It's a hard job, but he could have done better.

This is a harsh pronouncement, but my mother suffered a cerebral hemorrhage in May 2010 as a result of the technology's interference with her care - sadly and ironically, just days after my May 2010 posting cited above about ONC's Pollyanna attitude towards HIT risk.

This injury nearly cost her her life and she is still suffering from its aftermath. This was despite my explicit written warnings of EHR deficiencies that could result in patient harm to the hospital in question in April 2010, a month before the accident, and where I am well known.

The cavalier atmosphere set by ONC regarding HIT risk (i.e., "nothing to see here") certainly did not help the hospital heed the warnings of a medical informaticist who was also one of its former staff.

-- SS

Addendum:

This MAUDE report was submitted to FDA by me based on another EMR-related incident during my mother's time in extremis.

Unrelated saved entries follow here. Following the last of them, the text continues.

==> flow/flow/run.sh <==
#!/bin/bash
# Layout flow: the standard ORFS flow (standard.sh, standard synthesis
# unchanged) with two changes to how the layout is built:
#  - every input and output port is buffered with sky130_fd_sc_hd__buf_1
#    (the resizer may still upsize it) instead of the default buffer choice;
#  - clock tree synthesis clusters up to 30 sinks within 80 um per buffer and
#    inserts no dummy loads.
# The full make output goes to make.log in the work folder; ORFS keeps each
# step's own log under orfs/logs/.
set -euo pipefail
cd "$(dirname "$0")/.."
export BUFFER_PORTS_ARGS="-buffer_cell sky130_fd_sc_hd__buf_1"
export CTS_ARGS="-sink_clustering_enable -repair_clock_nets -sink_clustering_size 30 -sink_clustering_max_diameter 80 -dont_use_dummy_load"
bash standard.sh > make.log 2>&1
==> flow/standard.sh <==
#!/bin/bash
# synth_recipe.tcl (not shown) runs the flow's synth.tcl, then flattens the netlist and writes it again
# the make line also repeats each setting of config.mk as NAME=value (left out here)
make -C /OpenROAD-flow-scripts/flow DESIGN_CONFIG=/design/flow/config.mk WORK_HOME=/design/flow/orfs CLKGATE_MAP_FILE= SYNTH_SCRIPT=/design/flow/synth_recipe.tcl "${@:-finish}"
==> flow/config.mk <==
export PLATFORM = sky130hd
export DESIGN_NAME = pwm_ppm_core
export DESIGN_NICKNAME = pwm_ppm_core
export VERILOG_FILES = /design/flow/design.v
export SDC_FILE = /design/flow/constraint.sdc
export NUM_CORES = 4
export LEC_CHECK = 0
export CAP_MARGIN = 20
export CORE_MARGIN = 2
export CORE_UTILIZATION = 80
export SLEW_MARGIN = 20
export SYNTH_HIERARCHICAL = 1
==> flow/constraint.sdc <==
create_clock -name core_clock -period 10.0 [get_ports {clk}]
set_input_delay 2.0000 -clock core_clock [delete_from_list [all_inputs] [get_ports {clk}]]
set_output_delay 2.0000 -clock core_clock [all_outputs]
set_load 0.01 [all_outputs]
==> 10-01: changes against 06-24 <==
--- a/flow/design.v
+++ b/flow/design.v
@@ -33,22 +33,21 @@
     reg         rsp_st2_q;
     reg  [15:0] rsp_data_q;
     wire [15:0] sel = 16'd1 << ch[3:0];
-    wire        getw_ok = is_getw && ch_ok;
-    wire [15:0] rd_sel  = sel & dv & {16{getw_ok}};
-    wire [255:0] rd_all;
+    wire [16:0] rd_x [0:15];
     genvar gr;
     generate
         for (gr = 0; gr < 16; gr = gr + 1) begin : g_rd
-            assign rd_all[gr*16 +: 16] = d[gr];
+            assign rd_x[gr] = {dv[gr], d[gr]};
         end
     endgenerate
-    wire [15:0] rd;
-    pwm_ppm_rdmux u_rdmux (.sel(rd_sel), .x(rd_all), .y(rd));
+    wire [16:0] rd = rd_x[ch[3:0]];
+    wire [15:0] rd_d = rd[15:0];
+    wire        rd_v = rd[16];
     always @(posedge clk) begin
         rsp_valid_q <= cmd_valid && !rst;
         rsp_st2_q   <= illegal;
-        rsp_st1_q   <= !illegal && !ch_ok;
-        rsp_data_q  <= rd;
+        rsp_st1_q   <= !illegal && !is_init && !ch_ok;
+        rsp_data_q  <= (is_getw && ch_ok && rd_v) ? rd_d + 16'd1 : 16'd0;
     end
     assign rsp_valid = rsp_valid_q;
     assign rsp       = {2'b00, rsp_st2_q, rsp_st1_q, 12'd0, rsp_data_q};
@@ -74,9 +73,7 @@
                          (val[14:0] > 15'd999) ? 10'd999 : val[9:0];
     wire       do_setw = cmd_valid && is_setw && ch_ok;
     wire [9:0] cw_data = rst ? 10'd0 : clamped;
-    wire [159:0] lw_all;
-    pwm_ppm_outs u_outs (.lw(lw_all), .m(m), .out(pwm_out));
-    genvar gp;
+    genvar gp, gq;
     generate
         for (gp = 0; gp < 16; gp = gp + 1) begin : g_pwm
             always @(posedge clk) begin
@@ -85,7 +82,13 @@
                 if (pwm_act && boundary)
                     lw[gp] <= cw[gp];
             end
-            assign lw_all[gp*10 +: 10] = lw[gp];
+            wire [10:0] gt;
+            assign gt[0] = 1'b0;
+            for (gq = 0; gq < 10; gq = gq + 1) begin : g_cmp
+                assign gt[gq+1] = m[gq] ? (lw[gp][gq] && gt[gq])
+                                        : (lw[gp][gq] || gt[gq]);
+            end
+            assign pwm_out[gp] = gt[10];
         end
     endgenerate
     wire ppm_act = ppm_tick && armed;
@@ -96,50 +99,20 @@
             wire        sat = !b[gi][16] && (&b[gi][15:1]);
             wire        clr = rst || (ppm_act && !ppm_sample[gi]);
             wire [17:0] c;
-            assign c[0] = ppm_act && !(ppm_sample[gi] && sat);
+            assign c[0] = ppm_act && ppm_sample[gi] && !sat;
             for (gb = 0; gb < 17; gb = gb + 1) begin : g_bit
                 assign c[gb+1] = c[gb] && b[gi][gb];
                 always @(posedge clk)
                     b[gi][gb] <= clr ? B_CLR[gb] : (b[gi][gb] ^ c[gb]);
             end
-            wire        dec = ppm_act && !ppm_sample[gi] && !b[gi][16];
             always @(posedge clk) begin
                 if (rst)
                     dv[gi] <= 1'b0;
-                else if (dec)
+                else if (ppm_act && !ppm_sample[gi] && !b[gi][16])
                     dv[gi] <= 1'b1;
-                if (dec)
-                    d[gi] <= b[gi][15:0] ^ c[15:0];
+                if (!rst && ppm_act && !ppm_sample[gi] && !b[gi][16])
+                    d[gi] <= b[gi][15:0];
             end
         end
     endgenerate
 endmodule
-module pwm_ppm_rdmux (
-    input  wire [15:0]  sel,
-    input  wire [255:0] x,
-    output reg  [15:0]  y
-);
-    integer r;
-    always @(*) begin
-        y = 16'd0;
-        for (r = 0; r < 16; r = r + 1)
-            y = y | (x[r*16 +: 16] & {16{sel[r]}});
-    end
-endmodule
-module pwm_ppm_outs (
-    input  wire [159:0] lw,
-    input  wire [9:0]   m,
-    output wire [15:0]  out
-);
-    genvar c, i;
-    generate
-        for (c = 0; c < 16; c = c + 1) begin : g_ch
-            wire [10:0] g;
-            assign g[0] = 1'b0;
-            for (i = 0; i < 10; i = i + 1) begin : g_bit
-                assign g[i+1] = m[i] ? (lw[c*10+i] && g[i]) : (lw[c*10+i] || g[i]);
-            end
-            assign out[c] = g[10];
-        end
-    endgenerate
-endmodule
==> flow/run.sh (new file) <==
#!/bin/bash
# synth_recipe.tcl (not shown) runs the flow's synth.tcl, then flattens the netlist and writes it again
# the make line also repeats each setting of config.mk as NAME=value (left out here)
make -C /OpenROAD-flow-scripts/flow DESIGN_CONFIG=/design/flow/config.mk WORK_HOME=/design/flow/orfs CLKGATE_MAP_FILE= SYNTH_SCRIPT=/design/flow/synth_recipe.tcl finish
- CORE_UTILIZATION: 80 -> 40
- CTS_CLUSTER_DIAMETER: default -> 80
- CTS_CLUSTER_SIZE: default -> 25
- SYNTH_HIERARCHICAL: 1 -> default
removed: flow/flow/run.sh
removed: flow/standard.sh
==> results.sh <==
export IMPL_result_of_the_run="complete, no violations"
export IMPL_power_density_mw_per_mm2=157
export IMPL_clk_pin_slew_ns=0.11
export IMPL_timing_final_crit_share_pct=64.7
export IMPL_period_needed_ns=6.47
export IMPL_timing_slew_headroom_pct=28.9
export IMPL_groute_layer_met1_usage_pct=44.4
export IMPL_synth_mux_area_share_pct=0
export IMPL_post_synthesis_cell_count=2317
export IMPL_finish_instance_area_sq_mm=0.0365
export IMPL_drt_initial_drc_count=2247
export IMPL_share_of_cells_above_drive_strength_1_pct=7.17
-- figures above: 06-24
What follows belongs to an exercise in optimizing a design on an open flow for small area, a short achievable clock period and few clock cycles; a production flow would make more cautious choices.
Only simulation tests tie the RTL to the original design; equivalence was not proved.
No activity file was given, so power comes from the tool's default toggle rates.

juniper:
==> flow/design.v <==
module bod_framer #(
    parameter FB_CAP    = 64,       
    parameter MAX_FRAME = 80,       
    parameter [7:0] DATA_TERM = 8'h03
) (
    input  wire       clk,
    input  wire       rst,
    input  wire       cp_req_valid,
    output wire       cp_req_ready,
    input  wire [7:0] cp_req_data,
    output wire       cp_rsp_valid,
    input  wire       cp_rsp_ready,
    output wire [7:0] cp_rsp_data
);
    localparam AW = $clog2(FB_CAP);
    localparam DB = MAX_FRAME - 1;       
    localparam [7:0] OP_ENC = 8'h20, OP_DEC = 8'h21, OP_FBPUSH = 8'h30,
                     OP_VALIDATE = 8'h31, OP_FBCLEAR = 8'h32, OP_BVAL = 8'h40,
                     OP_BDATA = 8'h41, OP_STAT = 8'h60;
    localparam [7:0] ST_OK = 8'h00, ST_NEED = 8'h01, ST_CSUM = 8'h02,
                     ST_FULL = 8'h05, ST_TOO_LONG = 8'h06, ST_BAD_DIGIT = 8'h07,
                     ST_NONCANON = 8'h08, ST_ILLEGAL = 8'h0F;
    localparam [7:0] STX = 8'h02, ETX = 8'h03;
    localparam [2:0] S_OPC = 3'd0, S_OPND = 3'd1, S_LEN = 3'd2, S_DATA = 3'd3,
                     S_WAITV = 3'd4, S_RESP = 3'd5;
    localparam [2:0] C_ENC = 3'd0, C_DEC = 3'd1, C_PUSH = 3'd2, C_VAL = 3'd3,
                     C_BVAL = 3'd4, C_BDATA = 3'd5, C_STAT = 3'd6, C_ONE = 3'd7;
    reg [2:0]  state;
    reg [2:0]  cls;
    reg        ready_r, valid_r;
    reg [7:0]  out_q;            
    reg [7:0]  cnt;              
    reg [6:0]  ptr;              
    reg [3:0]  idx;              
    reg        err;              
    reg [7:0]  r1, r2, r3;       
    reg [7:0]    fbuf [0:FB_CAP-1];
    reg [AW-1:0] fb_head;
    reg [AW:0]   fb_len;
    reg [15:0]   cerr;
    reg [7:0] dbuf [0:DB-1];
    reg          sc_found;       
    reg          sc_stx;         
    reg          sc_apend;       
    reg [AW:0]   sc_off;         
    reg [AW-1:0] sc_ptr;         
    reg [AW-1:0] sc_s;           
    reg [6:0]    sc_flen;        
    reg [7:0]    sc_x;           
    reg [7:0]    sc_prev;        
    reg [7:0]    sc_a;           
    assign cp_req_ready = ready_r & ~rst;
    assign cp_rsp_valid = valid_r & ~rst;
    assign cp_rsp_data  = out_q;
    wire req_fire = cp_req_valid & ready_r;
    wire rsp_fire = cp_rsp_ready & valid_r;
    wire [7:0] din = cp_req_data;
    wire [7:0] w3 = dbuf[0], w2 = dbuf[1], w1 = dbuf[2], w0 = dbuf[3];
    wire [7:0] enc0 = {1'b0, {3{w3[7]}}, w3[7:4]} + 8'd32;
    wire [7:0] enc1 = {1'b0, w3[3:0], w2[7:5]} + 8'd32;
    wire [7:0] enc2 = {1'b0, w2[4:0], w1[7:6]} + 8'd32;
    wire [7:0] enc3 = {1'b0, w1[5:0], w0[7]} + 8'd32;
    wire [7:0] enc4 = {1'b0, w0[6:0]} + 8'd32;
    wire [7:0] bval_k = (enc0 ^ enc1 ^ enc2 ^ enc3 ^ enc4) | 8'h80;
    function digit_ok(input [7:0] d);
        digit_ok = (d >= 8'd32) && (d <= 8'd159);
    endfunction
    wire [6:0] g0 = dbuf[0][6:0] - 7'd32;
    wire [6:0] g1 = dbuf[1][6:0] - 7'd32;
    wire [6:0] g2 = dbuf[2][6:0] - 7'd32;
    wire [6:0] g3 = dbuf[3][6:0] - 7'd32;
    wire [6:0] g4 = dbuf[4][6:0] - 7'd32;
    wire [31:0] dec_val = {g0[3:0], g1, g2, g3, g4};
    wire dec_bad = !(digit_ok(dbuf[0]) && digit_ok(dbuf[1]) && digit_ok(dbuf[2]) &&
                     digit_ok(dbuf[3]) && digit_ok(din));
    wire [6:0] dg0 = dbuf[0][6:0] - 7'd32;
    wire dec_canon = (dg0[6:3] == 4'b0000) || (dg0[6:3] == 4'b1111);
    reg rd_rsp;
    wire [AW-1:0] rd_addr = rd_rsp ? ptr[AW-1:0] : sc_ptr;
    wire [7:0] rd_b = fbuf[rd_addr];
    reg [7:0] rd_d;
    integer di;
    always @(*) begin
        rd_d = 8'h00;
        for (di = 0; di < DB; di = di + 1)
            rd_d = rd_d | (dbuf[di] & {8{ptr == di}});
    end
    wire sc_idle = sc_found || (sc_off == fb_len);
    wire val_go = sc_idle && ((state == S_OPC && req_fire && din == OP_VALIDATE) ||
                              state == S_WAITV);
    wire sc_step = !sc_found && (sc_off != fb_len) && !rd_rsp;
    wire [7:0] sc_kc = sc_apend ? 8'h80 : ((sc_x ^ sc_prev) | 8'h80);
    wire sc_ok = (sc_kc == sc_prev);
    wire [AW-1:0] fb_tail = fb_head + fb_len[AW-1:0];
    wire fb_full = fb_len[AW];
    reg [7:0] nxt;
    always @(*) begin
        nxt = 8'h00;
        case (cls)
        C_ENC: case (idx)
            4'd0: nxt = enc0;
            4'd1: nxt = enc1;
            4'd2: nxt = enc2;
            4'd3: nxt = enc3;
            default: nxt = enc4;
            endcase
        C_DEC: if (!err) case (idx)
            4'd0: nxt = dec_val[31:24];
            4'd1: nxt = dec_val[23:16];
            4'd2: nxt = dec_val[15:8];
            default: nxt = dec_val[7:0];
            endcase
        C_PUSH: nxt = {1'b0, ptr};
        C_VAL: if (idx >= 4'd4) begin
                if (cnt == 8'd1) nxt = ETX;
                else if (cnt == 8'd2) nxt = r3;
                else if (idx == 4'd4) nxt = STX;
                else if (idx == 4'd5) nxt = r1;
                else nxt = rd_b;
            end else case (idx)
            4'd0: nxt = r1;
            4'd1: nxt = err ? r2 : ((r1 < 8'd10) ? 8'hFF : 8'h00);
            4'd2: nxt = r1 - 8'd10;
            default: nxt = r2;
            endcase
        C_BVAL: case (idx)
            4'd0: nxt = 8'h08;
            4'd1: nxt = STX;
            4'd2: nxt = enc0;
            4'd3: nxt = enc1;
            4'd4: nxt = enc2;
            4'd5: nxt = enc3;
            4'd6: nxt = enc4;
            4'd7: nxt = bval_k;
            default: nxt = ETX;
            endcase
        C_BDATA: if (idx == 4'd0) nxt = {1'b0, ptr} + 8'd1;
            else if (cnt == 8'd1) nxt = DATA_TERM;
            else nxt = rd_d;
        C_STAT: case (idx)
            4'd0: nxt = {1'b0, fb_len};
            4'd1: nxt = cerr[15:8];
            4'd2: nxt = cerr[7:0];
            default: nxt = 8'h00;
            endcase
        default: nxt = 8'h00;
        endcase
    end
    always @(posedge clk) begin
        if (state == S_DATA && cls == C_PUSH && !fb_full)
            fbuf[fb_tail] <= din;
        if (state == S_OPND || (state == S_DATA && cls == C_BDATA && !err))
            dbuf[ptr] <= din;
    end
    always @(posedge clk) begin
        if (rst) begin
            state    <= S_OPC;
            rd_rsp   <= 1'b0;
            ready_r  <= 1'b1;
            valid_r  <= 1'b0;
            fb_head  <= {AW{1'b0}};
            fb_len   <= {(AW+1){1'b0}};
            cerr     <= 16'd0;
            sc_found <= 1'b0;
            sc_stx   <= 1'b0;
            sc_apend <= 1'b0;
            sc_off   <= {(AW+1){1'b0}};
            sc_ptr   <= {AW{1'b0}};
        end else begin
            if (sc_step) begin
                sc_off <= sc_off + 1'b1;
                sc_ptr <= sc_ptr + 1'b1;
                sc_flen <= sc_flen + 7'd1;
                if (!(rd_b == ETX && sc_stx)) sc_prev <= rd_b;
                if (rd_b == STX) begin
                    sc_stx <= 1'b1;
                    sc_apend <= 1'b1;
                    sc_s <= sc_ptr;
                    sc_flen <= 7'd1;
                    sc_x <= 8'd0;
                end else if (rd_b == ETX && sc_stx) begin
                    sc_found <= 1'b1;
                end else begin
                    sc_x <= sc_x ^ rd_b;
                    if (sc_apend) begin
                        sc_a <= rd_b;
                        sc_apend <= 1'b0;
                    end
                end
            end
            case (state)
            S_OPC: if (req_fire) begin
                ptr <= 7'd0;
                idx <= 4'd0;
                case (din)
                OP_ENC, OP_BVAL: begin
                    cls <= (din == OP_ENC) ? C_ENC : C_BVAL;
                    cnt <= 8'd4;
                    state <= S_OPND;
                end
                OP_DEC: begin
                    cls <= C_DEC;
                    cnt <= 8'd5;
                    state <= S_OPND;
                end
                OP_FBPUSH, OP_BDATA: begin
                    cls <= (din == OP_FBPUSH) ? C_PUSH : C_BDATA;
                    state <= S_LEN;
                end
                OP_VALIDATE: begin
                    cls <= C_VAL;
                    ready_r <= 1'b0;
                    state <= S_WAITV;
                end
                OP_STAT: begin
                    cls <= C_STAT;
                    ready_r <= 1'b0;
                    valid_r <= 1'b1;
                    out_q <= ST_OK;
                    cnt <= 8'd5;
                    state <= S_RESP;
                end
                default: begin   
                    cls <= C_ONE;
                    ready_r <= 1'b0;
                    valid_r <= 1'b1;
                    out_q <= (din == OP_FBCLEAR) ? ST_OK : ST_ILLEGAL;
                    cnt <= 8'd0;
                    state <= S_RESP;
                    if (din == OP_FBCLEAR) begin
                        fb_len <= {(AW+1){1'b0}};
                        sc_found <= 1'b0;
                        sc_stx <= 1'b0;
                        sc_apend <= 1'b0;
                        sc_off <= {(AW+1){1'b0}};
                        sc_ptr <= fb_head;
                    end
                end
                endcase
            end
            S_OPND: if (req_fire) begin
                ptr <= ptr + 7'd1;
                cnt <= cnt - 8'd1;
                if (cnt == 8'd1) begin
                    ready_r <= 1'b0;
                    valid_r <= 1'b1;
                    state <= S_RESP;
                    case (cls)
                    C_DEC: begin
                        err <= dec_bad;
                        out_q <= dec_bad ? ST_BAD_DIGIT : (dec_canon ? ST_OK : ST_NONCANON);
                        cnt <= 8'd4;
                    end
                    C_ENC: begin out_q <= ST_OK; cnt <= 8'd5; end
                    default: begin out_q <= ST_OK; cnt <= 8'd9; end
                    endcase
                end
            end
            S_LEN: if (req_fire) begin
                cnt <= din;
                err <= (cls == C_BDATA) && (din >= MAX_FRAME);
                if (din == 8'd0) begin
                    ready_r <= 1'b0;
                    valid_r <= 1'b1;
                    out_q <= ST_OK;
                    cnt <= (cls == C_PUSH) ? 8'd1 : 8'd2;
                    state <= S_RESP;
                end else
                    state <= S_DATA;
            end
            S_DATA: if (req_fire) begin
                cnt <= cnt - 8'd1;
                if (cls == C_PUSH) begin
                    if (fb_full) err <= 1'b1;
                    else begin
                        fb_len <= fb_len + 1'b1;
                        ptr <= ptr + 7'd1;
                    end
                end else if (!err)
                    ptr <= ptr + 7'd1;
                if (cnt == 8'd1) begin
                    ready_r <= 1'b0;
                    valid_r <= 1'b1;
                    state <= S_RESP;
                    if (cls == C_PUSH) begin
                        out_q <= (err || fb_full) ? ST_FULL : ST_OK;
                        cnt <= 8'd1;
                    end else begin
                        out_q <= err ? ST_TOO_LONG : ST_OK;
                        cnt <= err ? 8'd0 : {1'b0, ptr} + 8'd3;
                    end
                end
            end
            S_RESP: if (rsp_fire) begin
                if (cnt == 8'd0) begin
                    rd_rsp <= 1'b0;
                    valid_r <= 1'b0;
                    ready_r <= 1'b1;
                    state <= S_OPC;
                end else begin
                    out_q <= nxt;
                    cnt <= cnt - 8'd1;
                    rd_rsp <= (cls == C_VAL) && !err && (idx >= 4'd5) && (cnt > 8'd3);
                    if (idx != 4'd15) idx <= idx + 4'd1;
                    if (rd_rsp || (cls == C_BDATA && idx != 4'd0))
                        ptr <= ptr + 7'd1;
                    else if (cls == C_BDATA)
                        ptr <= 7'd0;
                end
            end
            S_WAITV: ;
            default: state <= S_OPC;
            endcase
            if (val_go) begin
                valid_r <= 1'b1;
                state <= S_RESP;
                if (sc_found) begin
                    fb_head <= sc_ptr;
                    fb_len <= fb_len - sc_off;
                    sc_found <= 1'b0;
                    sc_stx <= 1'b0;
                    sc_apend <= 1'b0;
                    sc_off <= {(AW+1){1'b0}};
                    ptr <= {1'b0, sc_s + 2'd2};
                    r3 <= sc_prev;
                    err <= !sc_ok;
                    if (sc_ok) begin
                        out_q <= ST_OK;
                        cnt <= {1'b0, sc_flen} + 8'd4;
                        r1 <= sc_a;
                        r2 <= {1'b0, sc_flen};
                    end else begin
                        out_q <= ST_CSUM;
                        cnt <= 8'd2;
                        r1 <= sc_kc;
                        r2 <= sc_prev;
                        if (cerr != 16'hFFFF) cerr <= cerr + 16'd1;
                    end
                end else begin
                    out_q <= ST_NEED;
                    cnt <= 8'd0;
                end
            end
        end
    end
endmodule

This EMR problem almost caused her dire situation to become worse, and was prevented only because I was present at the time and a physician myself, with a physician's knowledge of drug nomenclature.

Along with other EMR mishaps during my mother's continuing, difficult course (such as I wrote about in my Jan. 2011 post "EHR Problems? No, They're Merely Anecodotal; the Truth Must Be That I Attract Bad Electrons and Stale Bits"), Blumenthal would probably call these matters "anecdotal."

One wonders if he would do so if the victim had been his mother, not mine.